General characteristics Ben Jee
- Type: Coastal Cargo Vessel
- Tonnage: 340 gross register tons (GRT)
- Length: 119 ft (36.3 m)
- Beam: 22 ft (6.7 m)
- Propulsion: Marine compound reciprocating engine.
- Speed: Approximately 9.5 knots (17.6 km/h; 10.9 mph)

= SS Ben Jee =

SS Ben Jee was a steel-built coastal cargo vessel which was operated out of Ramsey, Isle of Man for the Ramsey Steamship Company; ostensibly to Garston, Belfast and Whitehaven. Her name, Ben Jee, came from the Manx Gaelic term for Goddess.
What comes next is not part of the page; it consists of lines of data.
--- src/hw/rtl/ecl_ram.sv ---
// ----------------------------------------------------------------------------
// ecl_ram
// Generic simple dual port RAM: one write port, one read port, registered read.
// ----------------------------------------------------------------------------
`default_nettype none

module ecl_ram #(
  parameter int WIDTH = 8,
  parameter int DEPTH = 64
) (
  input  wire logic                     clk,
  input  wire logic                     we,
  input  wire logic [$clog2(DEPTH)-1:0] waddr,
  input  wire logic [WIDTH-1:0]         wdata,
  input  wire logic                     re,
  input  wire logic [$clog2(DEPTH)-1:0] raddr,
  output logic      [WIDTH-1:0]         rdata
);

  logic [WIDTH-1:0] mem [DEPTH];

  // write port
  always_ff @(posedge clk) begin
    if (we) begin
      mem[waddr] <= wdata;
    end
  end

  // registered read port
  always_ff @(posedge clk) begin
    if (re) begin
      rdata <= mem[raddr];
    end
  end

endmodule

`default_nettype wire
File: src/hw/rtl/g6sd_pkg.sv
package g6sd_pkg;

  // Width of the vertex fields on the result channel.
  localparam int VC_W = 36;

  // Number of adjacency bits carried by one graph6 character.
  localparam int GROUP_W = 6;

  // Entries in the queue between the front and the back.
  localparam int QUEUE_DEPTH = 4;

  typedef enum logic [1:0] {
    KIND_COUNT = 2'd0,
    KIND_EDGE  = 2'd1,
    KIND_DONE  = 2'd2
  } kind_t;

  typedef enum logic {
    OP_COUNT = 1'b0,
    OP_BITS  = 1'b1
  } op_t;

  // One queued command: either a finished vertex count or six adjacency bits.
  typedef struct packed {
    op_t             op;
    logic [VC_W-1:0] value;
  } cmd_t;

  typedef struct packed {
    kind_t           kind;
    logic [VC_W-1:0] vertex_count;
    logic [VC_W-1:0] row_vertex;
    logic [VC_W-1:0] column_vertex;
    logic            last;
  } result_t;

endpackage

File: src/hw/rtl/g6sd_fifo.sv
module g6sd_fifo #(
  parameter int WIDTH = 37,
  parameter int DEPTH = 4
) (
  input  logic             clk,
  input  logic             rst,
  input  logic             wr_en,
  input  logic [WIDTH-1:0] wr_data,
  output logic             full,
  input  logic             rd_en,
  output logic [WIDTH-1:0] rd_data,
  output logic             empty
);

  localparam int AW = (DEPTH > 1) ? $clog2(DEPTH) : 1;
  localparam int CW = $clog2(DEPTH + 1);

  logic [WIDTH-1:0] mem [DEPTH];
  logic [AW-1:0]    wr_ptr;
  logic [AW-1:0]    rd_ptr;
  logic [CW-1:0]    count;
  logic             do_wr;
  logic             do_rd;

  assign full    = (count == CW'(DEPTH));
  assign empty   = (count == '0);
  assign do_wr   = wr_en && !full;
  assign do_rd   = rd_en && !empty;
  assign rd_data = mem[rd_ptr];

  always_ff @(posedge clk) begin
    if (do_wr) begin
      mem[wr_ptr] <= wr_data;
    end
    if (rst) begin
      wr_ptr <= '0;
      rd_ptr <= '0;
      count  <= '0;
    end else begin
      if (do_wr) begin
        wr_ptr <= (wr_ptr == AW'(DEPTH - 1)) ? '0 : wr_ptr + 1'b1;
      end
      if (do_rd) begin
        rd_ptr <= (rd_ptr == AW'(DEPTH - 1)) ? '0 : rd_ptr + 1'b1;
      end
      if (do_wr && !do_rd) begin
        count <= count + 1'b1;
      end else if (do_rd && !do_wr) begin
        count <= count - 1'b1;
      end
    end
  end

endmodule

File: src/hw/rtl/g6sd_front.sv
module g6sd_front #(
  parameter int VERTEX_BITS = 36
) (
  input  logic            clk,
  input  logic            rst,
  input  logic            in_valid,
  output logic            in_ready,
  input  logic [7:0]      data_byte,
  input  logic            start_of_graph,
  output logic            cmd_push,
  output g6sd_pkg::cmd_t  cmd,
  input  logic            cmd_full
);
  import g6sd_pkg::*;

  localparam logic [7:0]      COUNT_MARK = 8'h7e;
  localparam logic [7:0]      CHAR_BIAS  = 8'd63;
  localparam logic [VC_W-1:0] CNT_MASK   = {VC_W{1'b1}} >> (VC_W - VERTEX_BITS);

  typedef enum logic [1:0] {
    PH_FIRST,
    PH_SECOND,
    PH_GROUPS,
    PH_EDGES
  } phase_t;

  phase_t            phase;
  phase_t            cur_phase;
  phase_t            phase_next;
  logic [2:0]        left;
  logic [2:0]        left_next;
  logic [VC_W-1:0]   acc;
  logic [VC_W-1:0]   acc_base;
  logic [VC_W-1:0]   acc_next;
  logic [7:0]        biased;
  logic [GROUP_W-1:0] group;
  logic              push;
  logic              accept;

  assign in_ready = !cmd_full;
  assign accept   = in_valid && !cmd_full;
  assign biased   = data_byte - CHAR_BIAS;
  assign group    = biased[GROUP_W-1:0];

  always_comb begin
    // A start flag drops whatever the previous string left behind.
    cur_phase  = start_of_graph ? PH_FIRST : phase;
    left_next  = start_of_graph ? 3'd0 : left;
    acc_base   = start_of_graph ? '0 : acc;
    acc_next   = acc_base;
    phase_next = cur_phase;
    push       = 1'b0;
    cmd.op     = OP_COUNT;
    cmd.value  = '0;
    unique case (cur_phase)
      PH_FIRST: begin
        if (data_byte == COUNT_MARK) begin
          phase_next = PH_SECOND;
        end else begin
          acc_next   = VC_W'(group);
          push       = 1'b1;
          phase_next = PH_EDGES;
        end
      end
      PH_SECOND: begin
        if (data_byte == COUNT_MARK) begin
          acc_next  = '0;
          left_next = 3'd6;
        end else begin
          acc_next  = VC_W'(group);
          left_next = 3'd2;
        end
        phase_next = PH_GROUPS;
      end
      PH_GROUPS: begin
        acc_next = {acc_base[VC_W-GROUP_W-1:0], group};
        if (left_next != 3'd0) begin
          left_next = left_next - 3'd1;
        end
        if (left_next == 3'd0) begin
          push       = 1'b1;
          phase_next = PH_EDGES;
        end
      end
      PH_EDGES: begin
        push = 1'b1;
      end
      default: begin
        phase_next = PH_FIRST;
      end
    endcase
    if (cur_phase == PH_EDGES) begin
      cmd.op    = OP_BITS;
      cmd.value = VC_W'(group);
    end else begin
      cmd.value = acc_next & CNT_MASK;
    end
  end

  assign cmd_push = accept && push;

  always_ff @(posedge clk) begin
    if (rst) begin
      phase <= PH_FIRST;
      left  <= 3'd0;
      acc   <= '0;
    end else if (accept) begin
      phase <= phase_next;
      left  <= left_next;
      acc   <= acc_next;
    end
  end

endmodule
Ben Jee was constructed in Rotterdam (circa) 1920. Originally named the Jolly Basil she was registered in London until acquired by the Ramsey Steam Ship Company in the Spring of 1924.

==Service life==
Ben Jee entered service with the Ramsey Steam Ship Company under her original name in November 1924 under the command of Captain John Corlett. Capt. Corlett's previous command had been that of the Ben Blanche. Ben Jee was considered a well suited vessel for the company's operation, said to be well appointed throughout. She possessed two large hatchways which enabled an efficient loading and unloading operation.

==Incidents==
On Tuesday 14 April 1925, a crew member of the Ben Jee drowned in Youghal Harbour, County Cork. William Quirk was the Second Engineer on the vessel, and was going ashore in a small rowing boat with a fellow crew member, Harold Dawson, in order to post some letters. Quirk fell over the side and although Dawson tried to save him, he sank quickly. The body of William Quirk was recovered and returned to the Isle of Man.

==Disposal==
The Ben Jee was sold in 1933. She saw further service as a molasses tanker with a number of companies under the names Athelrill and Molarill before being scrapped in 1959 at Georgetown, Guyana. In 1946 the Ramsey Steam Ship Company acquired another vessel which they subsequently named Ben Jee.